Coach’s Tip: Adjust the seat such that the barbell is slightly behind your eye line before you unrack it.

3. Decline Bench Press

A man lays back-first on a decline bench with his feet secure. He performs barbell bench presses.

[Read More: 5 Bench Press Programs to Build a Bigger, Stronger Chest]

This pressing variation is typically less strenuous on your shoulders than the standard bench press because of the shifted shoulder angle. You’ll also be able to target your inner chest from a different angle, which is important when you’re looking to develop a well-rounded musculature. 

How To Do It

  1. Start by securing your feet into a decline bench set up and secure your upper back and hips to the bench (similar to the flat bench press). 
  2. Unrack the weight and pull the load downwards toward the sternum while keeping the shoulder blades pulled together.
  3. Press through the barbell to lock out your elbows. Be sure not to allow the elbows to flare excessively out.

Modifications

  • Make It Easier: You can also do this exercise with dumbbells if you don’t have a decline bench station.
  • Make It Harder: Try adding chains to your bar for some dynamic tension.

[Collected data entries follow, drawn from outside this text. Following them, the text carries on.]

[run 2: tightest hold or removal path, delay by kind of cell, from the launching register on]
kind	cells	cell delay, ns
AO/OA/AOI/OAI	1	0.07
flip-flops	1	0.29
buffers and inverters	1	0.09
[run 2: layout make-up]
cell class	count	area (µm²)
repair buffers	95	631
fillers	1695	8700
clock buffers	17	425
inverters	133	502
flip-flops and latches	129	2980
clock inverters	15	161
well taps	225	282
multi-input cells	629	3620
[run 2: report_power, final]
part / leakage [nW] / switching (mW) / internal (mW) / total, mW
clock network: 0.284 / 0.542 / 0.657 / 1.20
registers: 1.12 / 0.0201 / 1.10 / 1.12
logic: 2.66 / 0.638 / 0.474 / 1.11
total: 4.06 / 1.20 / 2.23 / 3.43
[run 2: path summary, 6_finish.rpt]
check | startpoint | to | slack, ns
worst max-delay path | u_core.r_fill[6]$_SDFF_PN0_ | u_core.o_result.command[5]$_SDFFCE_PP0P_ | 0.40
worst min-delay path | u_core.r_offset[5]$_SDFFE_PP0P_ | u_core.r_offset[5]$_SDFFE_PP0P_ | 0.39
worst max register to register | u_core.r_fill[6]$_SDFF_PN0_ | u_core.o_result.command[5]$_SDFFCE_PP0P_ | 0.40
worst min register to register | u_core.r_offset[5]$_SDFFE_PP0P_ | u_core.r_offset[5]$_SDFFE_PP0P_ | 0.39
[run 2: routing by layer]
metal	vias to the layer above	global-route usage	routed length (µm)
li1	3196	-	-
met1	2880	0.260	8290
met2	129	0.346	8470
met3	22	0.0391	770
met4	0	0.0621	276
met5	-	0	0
===== src/design/inverse_affine_warp_nearest_defines.svh =====
// Assertion macros for the inverse affine warp block.
`ifndef INVERSE_AFFINE_WARP_NEAREST_DEFINES_SVH
`define INVERSE_AFFINE_WARP_NEAREST_DEFINES_SVH

`ifndef SYNTHESIS
`define IAWN_ASSERT_IMPLIES(label, ante, cons) \
  label: assert property (@(posedge clk) disable iff (rst) (ante) |-> (cons)) \
    else $error("implication check failed");
`define IAWN_ASSERT_NEXT(label, ante, cons) \
  label: assert property (@(posedge clk) disable iff (rst) (ante) |=> (cons)) \
    else $error("next-cycle check failed");
`else
`define IAWN_ASSERT_IMPLIES(label, ante, cons)
`define IAWN_ASSERT_NEXT(label, ante, cons)
`endif

`endif


===== src/design/iawn_pkg.sv =====
`default_nettype none

package iawn_pkg;

  localparam int SRC_ROWS_DEF = 128;
  localparam int SRC_COLS_DEF = 128;

  localparam int COEF_W = 16;
  localparam int FRAC_W = 8;
  localparam int POS_W  = 7;
  localparam int PIX_W  = 8;
  localparam int PROD_W = 2 * COEF_W;
  localparam int NUM_W  = 34;
  localparam int DEN_W  = 32;
  localparam int Q_W    = 8;
  localparam int DS_W   = DEN_W + Q_W;
  localparam int STEP_W = 3;

  localparam int ADDR_W = 5;
  localparam int DATA_W = 32;

  localparam logic [COEF_W-1:0] COEF_ONE      = 16'd256;
  localparam logic [POS_W-1:0]  ROW_LIMIT_RST = 7'd111;
  localparam logic [POS_W-1:0]  COL_LIMIT_RST = 7'd91;

  typedef enum logic [2:0] {
    REG_A11,
    REG_A12,
    REG_A21,
    REG_A22,
    REG_B1,
    REG_B2,
    REG_ROW_LIMIT,
    REG_COL_LIMIT
  } reg_idx_t;

  typedef enum logic {
    MODE_LOAD,
    MODE_QUERY
  } mode_t;

  typedef enum logic [2:0] {
    ST_PREP,
    ST_IDLE,
    ST_MUL,
    ST_DIV_ROW,
    ST_DIV_COL,
    ST_FETCH,
    ST_DONE
  } state_t;

  typedef struct packed {
    logic                    start;
    logic                    abort;
    logic signed [NUM_W-1:0] num;
    logic [DEN_W-1:0]        den_abs;
    logic                    den_neg;
    logic [POS_W-1:0]        lim;
  } div_req_t;

  typedef struct packed {
    logic             busy;
    logic             done;
    logic [POS_W-1:0] q;
  } div_rsp_t;

endpackage

`default_nettype wire


===== src/design/iawn_div.sv =====
`default_nettype none

module iawn_div (
  input  logic               clk,
  input  logic               rst,
  input  iawn_pkg::div_req_t req,
  output iawn_pkg::div_rsp_t rsp
);
  import iawn_pkg::*;

  localparam int STEPS = Q_W + 1;
  localparam int CNT_W = $clog2(STEPS);

  logic             busy;
  logic [CNT_W-1:0] cnt;
  logic [NUM_W-1:0] rem;
  logic [DS_W-1:0]  ds;
  logic [Q_W-2:0]   qbits;
  logic             ovf;
  logic             zq;
  logic [POS_W-1:0] lim;
  logic             ge;
  logic             last;
  logic [NUM_W-1:0] num_abs;
  logic [Q_W-1:0]   q_full;
  logic [POS_W-1:0] q_clamped;

  always_comb begin
    num_abs = req.num[NUM_W-1] ? NUM_W'(-req.num) : NUM_W'(req.num);
    ge      = {{(DS_W-NUM_W){1'b0}}, rem} >= ds;
    last    = busy && (cnt == CNT_W'(STEPS - 1));
    q_full  = {qbits, ge};
    if (zq) begin
      q_clamped = '0;
    end else if (ovf || (q_full > {1'b0, lim})) begin
      q_clamped = lim;
    end else begin
      q_clamped = q_full[POS_W-1:0];
    end
  end

  always_ff @(posedge clk) begin
    if (rst || req.abort) begin
      busy <= 1'b0;
      cnt  <= '0;
    end else if (req.start) begin
      busy <= 1'b1;
      cnt  <= '0;
    end else if (last) begin
      busy <= 1'b0;
      cnt  <= '0;
    end else if (busy) begin
      cnt <= cnt + 1'b1;
    end
  end

  // The first step only detects a quotient too large for the quotient register.
  always_ff @(posedge clk) begin
    if (req.start) begin
      rem <= num_abs;
      ds  <= {req.den_abs, {Q_W{1'b0}}};
      zq  <= req.num[NUM_W-1] ^ req.den_neg;
      lim <= req.lim;
    end else if (busy) begin
      if (ge) begin
        rem <= rem - ds[NUM_W-1:0];
      end
      ds <= ds >> 1;
      if (cnt == '0) begin
        ovf <= ge;
      end else begin
        qbits <= {qbits[Q_W-3:0], ge};
      end
    end
  end

  assign rsp.busy = busy;
  assign rsp.done = last;
  assign rsp.q    = q_clamped;

endmodule

`default_nettype wire


===== config.mk =====
export PLATFORM = sky130hd
export DESIGN_NAME = iawn_div
export DESIGN_NICKNAME = d
export VERILOG_FILES = /design/src/design/inverse_affine_warp_nearest_defines.svh /design/src/design/iawn_pkg.sv /design/src/design/iawn_div.sv
export SDC_FILE = /design/constraint.sdc
export NUM_CORES = 1
export LEC_CHECK = 0
export BUFFER_PORTS_ARGS = -buffer_cell sky130_fd_sc_hd__buf_2
export CORE_MARGIN = 2
export CORE_UTILIZATION = 54
export CTS_CLUSTER_DIAMETER = 80
export DETAILED_ROUTE_END_ITERATION = 10
export HOLD_SLACK_MARGIN = 0.03
export PLACE_DENSITY = 0.85
export REMOVE_ABC_BUFFERS = 1
export SKIP_CTS_REPAIR_TIMING = 1
export SYNTH_ARGS = -nofsm -noshare
export SYNTH_HDL_FRONTEND = slang
export SYNTH_SLANG_ARGS = --single-unit

===== constraint.sdc =====
create_clock -name clk -period 4.8 [get_ports clk]
set_input_delay 1.44 -clock clk [delete_from_list [all_inputs] [get_ports clk]]
set_output_delay 1.44 -clock clk [all_outputs]
set_load 0.02 [all_outputs]

==> flow_summary.toml, run 1 <==
[global_route]
grt_first_pass_wirelength_um = 28200
grt_util_met3 = 0.0443
grt_start_max_net_pins = 74
antenna_found_initial = 0
gr-usage-met2 = 0.424
groute.usage.overall = 0.268
peak_usage_layer_in_the_global_routing_report = "met2"
grt_pass1_vias = 5707
gr-total-overflow = 0
grt_use_met1 = 0.379

[power]
fin_total_pwr_uw = 2970
pwr-share-seq = 0.350
worst_ir_drop_vdd_mv = 0.210
combPwrFrac = 0.386
power.share.clock = 0.263
power_switching_share = 0.333
power_density_normalized_to_cell_area_nw_per_um2 = 356
internal_power_uw = 1980
power.static_leakage_uw = 0.00342
switchingPower_uw = 991

[setup_path]
crit_path_start_kind = "flop"
cp_data_required_time_ns = 3.36
timing.critical_path.arrival_ns = 3.80
crit_path_end_kind = "output pin"
critical_path_peak_fanout = 7
path_class = "flop to output pin"

[synth]
synth_top_area_cell = "edfxtp_1"
synthMuxAreaShare = 0.0249
ys_async_sr_fraction = 0
syn_inst = 732
synth.yosys.warnings = 0
synthAdderAreaFrac = 0.0828
synthTopCellsByArea = "edfxtp_1 36%, ha_1 8.0%, xnor2_1 5.1%"
combinational_family_with_the_most_area_after_synthesis = "compound AO/OA/AOI/OAI gates"
ys_dominant_reg_cell = "edfxtp_1"
syn-mean-instance-area_um2 = 9.41
number_of_enable_flip_flop_cells_after_synthesis = 82
synth-seq-area-share = 0.395
yosysTopAreaCellShare = 0.358
synth.distinct_cells = 67
synth_compound_area_frac = 0.220
synthesis.area_um2 = 6890
synthXorXnorAreaFrac = 0.0725
synth_register_bits = 95
synth_simple_gate_area_share = 0.146

[finish]
nets = 979
layout.filler_cells = 1007
number_of_inserted_diodes = 0
final_layout_size_suffix_gt1_frac = 0.242
mostFrequentLayoutCells = "82 x edfxtp_1, 78 x buf_2, 78 x buf_4"
areaGrowthSynthToFinish_pct = 21.2
layoutNonFillerInstCount = 1033
post-route-util = 0.667
commonest_non_fill_non_tap_cell_in_the_layout = "edfxtp_1"

[floorplanning]
std_cell_rows = 41
chipWidth_um = 117
core_area_um2 = 12500
initial_standard_cell_utilization_of_the_core = 0.550
die-area_um2 = 13700
die_height_um = 117
floorplan.io_pins = 87

[sta]
time_the_final_worst_path_needs_with_i_o_delays_and_setup_ns = 5.24
setup_viol = 7
finalMaxSlewViolations = 0
setup_total_negative_slack_ns = -2.97
layout_setup_ws_ns = -0.441
timing.slew.headroom = 0.323
timing.final.hold_violations = 0
clock_skew_ns = 0.0112
rsz0062_at_grt = "yes"
hold_ws_ns = 0.508
fmax_mhz = 191
min_period_over_period = 1.09
tightest_slew_ns = 1.01

[clock_network]
cts-buffers-inserted = 9
clock_latency_ns = 0.36
tritoncts_clock_tree = "yes"
clock-sinks = 95
clk_pin_slew_worst_paths_ns = 0.07
cts_max_level = 3
clock_tree.root_cell = "clkbuf_16"
cts_max_path_buffers = 2

[placed_design]
gp_congestion = 0.957
placedCellCount = 1010
io_buffers = 86
hpwlAfterDp_um = 13500

[min_path]
min_path_type = "flop to flop"

[drt]
final_antenna_net_count = 0
routed_via_density = 5.97
drt_iter0_drc = 656
post_drt_wl_per_cell_um = 17.5
route.detailed.drc = 0
drt_wl_total_um = 18100
route.vias.total = 6165
detail_route.first_pass.iterations = 5

[run_status]
failed_checks = "setup timing"
outcome = "complete, but fails checks"

[run]
drv.max_cap_violation_count = 0
worst max-delay path: stages, from the launching register on:
cell and delay [ns]:
edfxtp_1 0.37, inv_1 0.07, ha_1 0.35, nand4_1 0.15, or4_4 0.47, o41ai_4 0.30, o31a_1 0.22, inv_1 0.06
ha_1 0.18, nor2b_1 0.14, o211ai_1 0.11, a21oi_1 0.17, o22ai_1 0.08, nor3b_2 0.16, buf_4 0.17, nand2b_1 0.15
a21oi_1 0.14, buf_4 0.16
layout make-up:
type	instances	area [um2]	area share
Multi-Input combinational cell	535	3880	0.465
Timing Repair Buffer	156	976	0.117
Clock inverter	4	48.8	0.00585
Inverter	59	221	0.0265
Tap cell	172	215	0.0258
Clock buffer	12	279	0.0334
Sequential cell	95	2720	0.326
Yosys cell counts, drive strengths merged (4+ instances only):
| library cell | n |
|---|---|
| nand2 | 57 |
| a22o | 31 |
| or4 | 9 |
| o41ai | 8 |
| nand3b | 4 |
| ha | 44 |
| o31ai | 10 |
| xor2 | 17 |
| or3 | 7 |
| o21bai | 7 |
| o21ai | 41 |
| inv | 59 |
| nand2b | 7 |
| a41oi | 4 |
| a21o | 15 |
| a211oi | 6 |
| nor4 | 8 |
| nor3 | 12 |
| nand3 | 11 |
| edfxtp | 82 |
| clkbuf | 28 |
| nor2b | 7 |
| and3 | 4 |
| xnor2 | 40 |
| buf | 15 |
| a31oi | 6 |
| a21oi | 53 |
| dfxtp | 13 |
| o211ai | 5 |
| mux2i | 16 |
| nor2 | 52 |
| nand4 | 13 |
| o21a | 4 |
per-stage QoR:
step / area [um2] / setup WS (ns)
3_5_place_dp: 7830 / -0.326
2_1_floorplan: 6710 / -0.760
4_1_cts: 8160 / -0.717
3_3_place_gp: 7830 / -0.161
5_1_grt: 8350 / -0.652
6_report: 8350 / -0.441
kinds of logic after synthesis:
logic type      Yosys count
compound gates          216
simple gates            200
xor+xnor                 57
flops                    95
mux                      17
fa+ha+maj                45
buf+inv                 102
metal layers:
layer	share of wire	vias to the layer above
li1	-	2951
met1	0.45	2897
met2	0.44	281
met3	0.088	36
met4	0.022	0
met5	0	-
path summary, 6_finish.rpt:
path,from,endpoint,slack (ns),cells after the start
hold / removal,qbits[0],qbits[1],0.51,0
hold reg to reg,qbits[0],qbits[1],0.51,0
setup reg to reg,ds[8],rem[25],1.71,10
setup / recovery,ds[14],rsp[0],-0.44,17
sequential cells by signal (all words and copies together), names as in the netlist:
register / count
ds: 40
rem: 34
lim: 7
qbits: 7
cnt: 4
busy: 1
ovf: 1
zq: 1
power by group through the flow:
stage | Combinational [uW] | Sequential (uW) | Clock, uW
after floorplan | 675 | 1040 | 0
after detailed placement | 1070 | 1050 | 0
after global placement | 1050 | 1050 | 0
after CTS | 1080 | 1040 | 787
final | 1150 | 1040 | 782
after global routing | 1260 | 1050 | 815
Power figures use the tool's default switching activity.
==> run 2, diff against run 1 <==
==> constraint.sdc (replaced) <==
create_clock -name clk -period 4.8 [get_ports clk]
set_input_delay 0.96 -clock clk [delete_from_list [all_inputs] [get_ports clk]]
set_output_delay 0.96 -clock clk [all_outputs]
set_load 0.02 [all_outputs]
==> flow_summary.toml, run 2 (synthesis results as in run 1) <==
[run_status]
outcome = "finished clean"

[sta]
timing.final.hold_violations = 0
tightest_slew_ns = 0.961
timing.slew.headroom = 0.354
time_the_final_worst_path_needs_with_i_o_delays_and_setup_ns = 4.74
setup_viol = 0
clock_skew_ns = 0.00846
hold_ws_ns = 0.501
fmax_mhz = 211
rsz0062_at_grt = "yes"
finalMaxSlewViolations = 0
min_period_over_period = 0.988

[setup_path]
regToRegSetupSlack_ns = 1.47
path_class = "flop to output pin"
crit_path_end_kind = "output pin"
timing.critical_path.arrival_ns = 3.78
crit_path_start_kind = "flop"
critical_path_peak_fanout = 7
cp_data_required_time_ns = 3.84

[run]
drv.max_cap_violation_count = 0

[power]
power_density_normalized_to_cell_area_nw_per_um2 = 346
pwr-share-seq = 0.374
combPwrFrac = 0.395
worst_ir_drop_vdd_mv = 0.206
power.static_leakage_uw = 0.00320
internal_power_uw = 1820
switchingPower_uw = 979
power.share.clock = 0.231
power_switching_share = 0.350

[placed_design]
postPlaceCellArea_um2 = 7530
io_buffers = 86
gp_congestion = 0.959
hpwlAfterDp_um = 12900

[finish]
largest-register = "ds"
nets = 940
largest_register_ff_count = 40
mostFrequentLayoutCells = "82 x edfxtp_1, 80 x buf_2, 58 x inv_1"
final_layout_size_suffix_gt1_frac = 0.216
final_design_instance_area_without_fill_um2 = 8080
commonest_non_fill_non_tap_cell_in_the_layout = "edfxtp_1"
areaGrowthSynthToFinish_pct = 17.4
number_of_inserted_diodes = 0
layout_top_registers = "ds x40, rem x34"
layout.filler_cells = 1009

[drt]
drt_wl_total_um = 17900
final_antenna_net_count = 0
post_drt_wl_per_cell_um = 18.1
route.vias.total = 6063
detail_route.first_pass.iterations = 5
routed_via_density = 6.11
route.detailed.drc = 0
drt_iter0_drc = 737

[clock_network]
tritoncts_clock_tree = "yes"
cts_max_level = 3
clock-sinks = 95
cts_max_path_buffers = 2
clock_tree.root_cell = "clkbuf_16"
clk_pin_slew_worst_paths_ns = 0.07
cts-buffers-inserted = 9
clock_latency_ns = 0.35

[floorplanning]
initial_standard_cell_utilization_of_the_core = 0.550
core_area_um2 = 12500
std_cell_rows = 41
floorplan.io_pins = 87
die-area_um2 = 13700
die_height_um = 117
chipWidth_um = 117

[global_route]
grt_start_max_net_pins = 54
groute.usage.overall = 0.259
antenna_found_initial = 0
gr-total-overflow = 0
grt_first_pass_wirelength_um = 27600
grt_pass1_vias = 5590

[min_path]
min_path_type = "flop to flop"
## run 2: final cells by class
type                    instances  area [um2]  area share
multi-input cells             535        3970       0.491
repair buffers                117         698      0.0864
flip-flops and latches         95        2720       0.337
inverters                      59         221      0.0274
clock inverters                 5        26.3     0.00325
well taps                     172         215      0.0266
clock buffers                  10         229      0.0283
## run 2: worst paths after layout
| kind | from | end | cells past startpoint |
|---|---|---|---|
| worst max-delay path | rem[21] | rsp[0] | 16 |
| worst min-delay path | qbits[4] | qbits[5] | 0 |
| worst max register to register | rem[21] | rem[1] | 8 |
| worst min register to register | qbits[4] | qbits[5] | 0 |
## run 2: stage by stage
stage | power (uW) | TNS [ns] | setup WS, ns | util | std cells
after floorplan | 1720 | -0.618 | -0.280 | - | 689
after global placement | 2000 | 0 | 0.255 | 0.601 | 968
after detailed placement | 2020 | 0 | 0.0398 | 0.601 | 968
after CTS | 2660 | -2.34 | -0.351 | 0.622 | 983
after global routing | 2940 | -1.06 | -0.166 | 0.646 | 993
final | 2800 | 0 | 0.0580 | 0.646 | 993
## run 2: power groups by stage
stage	registers, uW	logic (uW)	clock network (uW)
floorplan	1040	675	0
global placement	1050	952	0
detailed placement	1060	965	0
CTS	1040	973	648
global route	1050	1200	679
finish	1050	1100	647
## run 2: routing by layer
layer | routed length (um) | GRT usage | vias up
met4 | 441 | 0.0878 | 0
met5 | 0 | 0 | -
li1 | - | - | 2883
met2 | 7990 | 0.399 | 322
met1 | 7880 | 0.369 | 2818
met3 | 1620 | 0.0479 | 40
## run 2: critical path, stage by stage (launching register included)
cell,delay (ns)
edfxtp_1,0.42
ha_4,0.34
nand4_4,0.14
or4_4,0.55
o41ai_4,0.30
o31a_1,0.23
inv_1,0.05
ha_1,0.17
nor2b_1,0.11
o211ai_1,0.10
a21oi_1,0.17
o22ai_1,0.09
nor3b_4,0.16
buf_6,0.14
nand2b_1,0.14
a21oi_1,0.16
buf_4,0.17
==> run 3, diff against run 2 <==
- ABC_AREA: not set -> 1
- PLACE_DENSITY: 0.85 -> 0.84
- RECOVER_POWER: not set -> 100
==> flow_summary.toml, run 3 <==
[run_status]
outcome = "complete, but fails checks"
failed_checks = "capacitance limit, slew limit"

[synth]
synthTopCellsByArea = "edfxtp_1 33%, nand2_1 17%, inv_1 8.4%"
synth_register_bits = 95
synth.yosys.warnings = 0
synthesis.area_um2 = 7520
number_of_enable_flip_flop_cells_after_synthesis = 82
syn_inst = 1097
ys_dominant_reg_cell = "edfxtp_1"
synth_commonest_cells = "337 x nand2_1, 169 x inv_1, 98 x nor2_1"
yosysMostFrequentCell = "nand2_1"
syn-mean-instance-area_um2 = 6.86
ys_async_sr_fraction = 0
synth.distinct_cells = 43
yosysTopAreaCellShare = 0.327
synth_top_area_cell = "edfxtp_1"
synth-seq-area-share = 0.362

[finish]
areaGrowthSynthToFinish_pct = 11.8
post-route-util = 0.613
layout_top_registers = "ds x40, rem x34"
number_of_inserted_diodes = 0
commonest_non_fill_non_tap_cell_in_the_layout = "nand2_1"
largest-register = "ds"
layout.filler_cells = 1286
mostFrequentLayoutCells = "334 x nand2_1, 168 x inv_1, 98 x nor2_1"
sequential_cell_area_um2 = 2720
nets = 1300
final_layout_size_suffix_gt1_frac = 0.114
layoutNonFillerInstCount = 1362
largest_register_ff_count = 40
multi_input_comb_area_um2 = 4050

[sta]
min_period_over_period = 0.939
layout_setup_ws_ns = 0.293
time_the_final_worst_path_needs_with_i_o_delays_and_setup_ns = 4.51
tightest_slew_ns = 3.33
hold_ws_ns = 0.497
fmax_mhz = 222
timing.final.hold_violations = 0
clock_skew_ns = 0.00782
setup_viol = 0
timing.slew.headroom = -1.22
finalMaxSlewViolations = 113

[clock_network]
clock_latency_ns = 0.35
cts_max_path_buffers = 2
clock_tree.root_cell = "clkbuf_16"
cts_max_level = 3
clock-sinks = 95
tritoncts_clock_tree = "yes"
clk_pin_slew_worst_paths_ns = 0.07
cts-buffers-inserted = 9

[drt]
dr_wl_met2_um = 9230
detail_route.first_pass.iterations = 6
drt_wl_total_um = 20100
detail_route.wirelength.met1_um = 9190
route.vias.total = 7470
route.top_layer_used = "met4"
final_antenna_net_count = 0
route.detailed.drc = 0
drt_iter0_drc = 837
post_drt_wl_per_cell_um = 14.8
routed_via_density = 5.48
met3RoutedLength_um = 1430

[global_route]
groute.usage.overall = 0.276
grt_pass1_vias = 6729
grt_start_max_net_pins = 72
grt_first_pass_wirelength_um = 32300
antenna_found_initial = 0
gr-total-overflow = 0

[setup_path]
crit_path_start_kind = "flop"
path_class = "flop to output pin"
cp_data_required_time_ns = 3.84
timing.critical_path.arrival_ns = 3.55
timing.critical_path.slowest_cell_delay_ns = 0.37
crit_path_end_kind = "output pin"
critical_path_peak_fanout = 8
critical-path-slowest-cell = "fa_1"

[power]
worst_ir_drop_vdd_mv = 0.195
power_density_normalized_to_cell_area_nw_per_um2 = 305
power.static_leakage_uw = 0.00409

[placed_design]
placedCellCount = 1346
gp_congestion = 1.03
hpwlAfterDp_um = 15600
io_buffers = 86
dp_slack_ns = 0.517

[run]
drv.max_cap_violation_count = 2

[floorplanning]
chipWidth_um = 122
initial_standard_cell_utilization_of_the_core = 0.548
std_cell_rows = 43
die_height_um = 122
floorplan.io_pins = 87
die-area_um2 = 14900
core_area_um2 = 13700

[min_path]
min_path_type = "flop to flop"
-- run 3: changes by cell type after synthesis, sizes merged, moves of 31 or more --
cell / before / now
nand2: 57 / 344
nor2: 52 / 107
inv: 59 / 174
xnor2: 40 / 1
a22o: 31 / 0
nand3: 11 / 66
o21ai: 41 / 95
-- run 3: worst max-delay path, delay by kind of cell (launching register included) --
| family | cells | cell delay, ns |
|---|---|---|
| fa+ha+maj | 3 | 0.78 |
| flops | 1 | 0.32 |
| simple gates | 14 | 1.38 |
| compound gates | 2 | 0.18 |
| buf+inv | 7 | 0.53 |
-- run 3: logic make-up after synthesis --
group | count (synthesis) | synth area share
AO/OA/AOI/OAI | 189 | 0.135
XOR/XNOR | 6 | 0.00699
adder cells (fa/ha/maj) | 45 | 0.0758
buffers and inverters | 198 | 0.102
flip-flops | 95 | 0.362
AND/OR/NAND/NOR | 564 | 0.319
-- run 3: final cells by class --
type,count,area share
clock buffer,10,0.0272
clock inverter,6,0.00818
inverter,176,0.0786
sequential,95,0.324
timing repair buffer,91,0.0543
multi-input combinational,804,0.481
tap,180,0.0268
-- run 3: per-layer routing --
layer,vias up,track usage
li1,3754,-
met1,3380,0.390
met2,311,0.456
met3,25,0.0318
met4,0,0.0661
met5,-,0
-- run 3: final timing paths --
check                               from  cells after the start  slack (ns)  endpoint
worst max-delay path              rem[0]                     26        0.29    rsp[0]
worst min-delay path            qbits[1]                      0        0.50  qbits[2]
worst max register to register    rem[0]                     15        1.86    rem[3]
worst min register to register  qbits[1]                      0        0.50  qbits[2]
-- run 3: metrics by stage --
| stage | total power, uW | TNS (ns) | cell area (um2) |
|---|---|---|---|
| global route | 2710 | -0.0251 | 8410 |
| floorplan | 1580 | 0 | 7420 |
| detailed placement | 1820 | 0 | 8110 |
| CTS | 2550 | 0 | 8410 |
| global placement | 1800 | 0 | 8110 |
| finish | 2560 | 0 | 8410 |
-- run 3: power by group --
group	internal, uW	switching [uW]
Sequential	983	26.6
Combinational	274	542
Clock	407	329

Coach’s Tip: The barbell should hit lower on your chest than during a flat bench press or incline bench press.

4. Dip

Person in a grey t-shirt and black shorts performs dips on using bars attached to a power rack.

The dip is another bodyweight gem. It comes out toward the top of this list and is also one of the best arm exercises out there — the dip really is a powerhouse. You’ll also seriously recruit your triceps, which are essentially involved in all pressing movements, so working them in tandem with the chest will help strengthen the synergistic muscles in unison. 

How To Do It

  1. Grab the dip bar firmly and get yourself in the top of the dip position, with your upper back tight and shoulder blades squeezed together.
  2. Angle your torso slightly forward and allow your elbows to bend as they slightly tuck inwards towards the sides of the torso. 
  3. Lower yourself down until your elbows bend at about 90 degrees.
  4. When ready, press through the handles and bring your body upright into the top of the dip position.

Modifications

  • Make It Easier: Use an assisted dip station with a knee pad or loop a resistance band around the dip bars to give you a bit of elastic assistance.
  • Make It Harder: Work up to doing weighted dips with a dip belt attached during this upper back exercise.

Coach’s Tip: Keep your shoulders packed down and away from your ears the entire time.

5. Dumbbell Bench Press

A person using dumbbells in doing bench presses.

The dumbbell bench press doesn’t allow you to go as heavy as its barbell counterpart, but there’s a lot to like about this move. For one, you’re controlling two dumbbells, which works your chest (and the smaller stabilizer muscles around your shoulder joint) differently than the bench press. 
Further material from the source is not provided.